-- Supplied entries follows --

**src/rtl/mem_copy_engine.sv**
```systemverilog
// Byte-serial memory copy / fill engine driving a single-port data memory.
// One pointer serves both reads and writes; copy alternates READ/WRITE per byte.
module mem_copy_engine #(
  parameter int unsigned AW = 8,
  parameter int unsigned DW = 8
) (
  input  logic          Clk,
  input  logic          Reset,
  input  logic          Start,
  input  logic          Fill,
  input  logic [AW-1:0] SrcAddr,
  input  logic [AW-1:0] DstAddr,
  input  logic [AW-1:0] Length,
  input  logic [DW-1:0] FillValue,
  input  logic [DW-1:0] MemDataOut,
  output logic [AW-1:0] MemAddress,
  output logic [DW-1:0] MemDataIn,
  output logic          MemWriteEn,
  output logic          Busy,
  output logic          Done
);

  typedef enum logic [2:0] {
    S_IDLE  = 3'd0,
    S_READ  = 3'd1,
    S_WRITE = 3'd2,
    S_FILL  = 3'd3,
    S_DONE  = 3'd4
  } state_t;

  state_t        state_q, state_d;
  logic [AW-1:0] src_q, src_d;
  logic [AW-1:0] dst_q, dst_d;
  logic [AW-1:0] len_q, len_d;
  logic [AW-1:0] i_q, i_d;
  logic [DW-1:0] fill_val_q, fill_val_d;
  logic [DW-1:0] data_q, data_d;
  logic [AW-1:0] i_inc;

  always_ff @(posedge Clk or negedge Reset) begin
    if (!Reset) begin
      state_q    <= S_IDLE;
      src_q      <= '0;
      dst_q      <= '0;
      len_q      <= '0;
      i_q        <= '0;
      fill_val_q <= '0;
      data_q     <= '0;
    end else begin
      state_q    <= state_d;
      src_q      <= src_d;
      dst_q      <= dst_d;
      len_q      <= len_d;
      i_q        <= i_d;
      fill_val_q <= fill_val_d;
      data_q     <= data_d;
    end
  end

  assign i_inc = i_q + AW'(1);

  // Next-state and parameter capture; transfer parameters only load in IDLE.
  always_comb begin
    state_d    = state_q;
    src_d      = src_q;
    dst_d      = dst_q;
    len_d      = len_q;
    i_d        = i_q;
    fill_val_d = fill_val_q;
    data_d     = data_q;
    case (state_q)
      S_IDLE: begin
        if (Start) begin
          src_d      = SrcAddr;
          dst_d      = DstAddr;
          len_d      = Length;
          fill_val_d = FillValue;
          i_d        = '0;
          if (Length == '0) begin
            state_d = S_DONE;
          end else if (Fill) begin
            state_d = S_FILL;
          end else begin
            state_d = S_READ;
          end
        end
      end
      S_READ: begin
        data_d  = MemDataOut;
        state_d = S_WRITE;
      end
      S_WRITE, S_FILL: begin
        i_d = i_inc;
        if (i_inc >= len_q) begin
          state_d = S_DONE;
        end else if (state_q == S_WRITE) begin
          state_d = S_READ;
        end
      end
      S_DONE: state_d = S_IDLE;
      default: state_d = S_IDLE;
    endcase
  end

  // Memory-side outputs decoded purely from registered state.
  always_comb begin
    MemAddress = '0;
    MemDataIn  = '0;
    MemWriteEn = 1'b0;
    Busy       = 1'b0;
    Done       = 1'b0;
    case (state_q)
      S_READ: begin
        MemAddress = src_q + i_q;
        Busy       = 1'b1;
      end
      S_WRITE: begin
        MemAddress = dst_q + i_q;
        MemDataIn  = data_q;
        MemWriteEn = 1'b1;
        Busy       = 1'b1;
      end
      S_FILL: begin
        MemAddress = dst_q + i_q;
        MemDataIn  = fill_val_q;
        MemWriteEn = 1'b1;
        Busy       = 1'b1;
      end
      S_DONE:  Done = 1'b1;
      default: ;
    endcase
  end

endmodule

```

-- Supplied entries concluded --

• Problem to solve: The answer must be a word-for-word reproduction of every record above.

• Output of the task:
**src/rtl/mem_copy_engine.sv**
```systemverilog
// Byte-serial memory copy / fill engine driving a single-port data memory.
// One pointer serves both reads and writes; copy alternates READ/WRITE per byte.
module mem_copy_engine #(
  parameter int unsigned AW = 8,
  parameter int unsigned DW = 8
) (
  input  logic          Clk,
  input  logic          Reset,
  input  logic          Start,
  input  logic          Fill,
  input  logic [AW-1:0] SrcAddr,
  input  logic [AW-1:0] DstAddr,
  input  logic [AW-1:0] Length,
  input  logic [DW-1:0] FillValue,
  input  logic [DW-1:0] MemDataOut,
  output logic [AW-1:0] MemAddress,
  output logic [DW-1:0] MemDataIn,
  output logic          MemWriteEn,
  output logic          Busy,
  output logic          Done
);

  typedef enum logic [2:0] {
    S_IDLE  = 3'd0,
    S_READ  = 3'd1,
    S_WRITE = 3'd2,
    S_FILL  = 3'd3,
    S_DONE  = 3'd4
  } state_t;

  state_t        state_q, state_d;
  logic [AW-1:0] src_q, src_d;
  logic [AW-1:0] dst_q, dst_d;
  logic [AW-1:0] len_q, len_d;
  logic [AW-1:0] i_q, i_d;
  logic [DW-1:0] fill_val_q, fill_val_d;
  logic [DW-1:0] data_q, data_d;
  logic [AW-1:0] i_inc;

  always_ff @(posedge Clk or negedge Reset) begin
    if (!Reset) begin
      state_q    <= S_IDLE;
      src_q      <= '0;
      dst_q      <= '0;
      len_q      <= '0;
      i_q        <= '0;
      fill_val_q <= '0;
      data_q     <= '0;
    end else begin
      state_q    <= state_d;
      src_q      <= src_d;
      dst_q      <= dst_d;
      len_q      <= len_d;
      i_q        <= i_d;
      fill_val_q <= fill_val_d;
      data_q     <= data_d;
    end
  end

  assign i_inc = i_q + AW'(1);

  // Next-state and parameter capture; transfer parameters only load in IDLE.
  always_comb begin
    state_d    = state_q;
    src_d      = src_q;
    dst_d      = dst_q;
    len_d      = len_q;
    i_d        = i_q;
    fill_val_d = fill_val_q;
    data_d     = data_q;
    case (state_q)
      S_IDLE: begin
        if (Start) begin
          src_d      = SrcAddr;
          dst_d      = DstAddr;
          len_d      = Length;
          fill_val_d = FillValue;
          i_d        = '0;
          if (Length == '0) begin
            state_d = S_DONE;
          end else if (Fill) begin
            state_d = S_FILL;
          end else begin
            state_d = S_READ;
          end
        end
      end
      S_READ: begin
        data_d  = MemDataOut;
        state_d = S_WRITE;
      end
      S_WRITE, S_FILL: begin
        i_d = i_inc;
        if (i_inc >= len_q) begin
          state_d = S_DONE;
        end else if (state_q == S_WRITE) begin
          state_d = S_READ;
        end
      end
      S_DONE: state_d = S_IDLE;
      default: state_d = S_IDLE;
    endcase
  end

  // Memory-side outputs decoded purely from registered state.
  always_comb begin
    MemAddress = '0;
    MemDataIn  = '0;
    MemWriteEn = 1'b0;
    Busy       = 1'b0;
    Done       = 1'b0;
    case (state_q)
      S_READ: begin
        MemAddress = src_q + i_q;
        Busy       = 1'b1;
      end
      S_WRITE: begin
        MemAddress = dst_q + i_q;
        MemDataIn  = data_q;
        MemWriteEn = 1'b1;
        Busy       = 1'b1;
      end
      S_FILL: begin
        MemAddress = dst_q + i_q;
        MemDataIn  = fill_val_q;
        MemWriteEn = 1'b1;
        Busy       = 1'b1;
      end
      S_DONE:  Done = 1'b1;
      default: ;
    endcase
  end

endmodule

```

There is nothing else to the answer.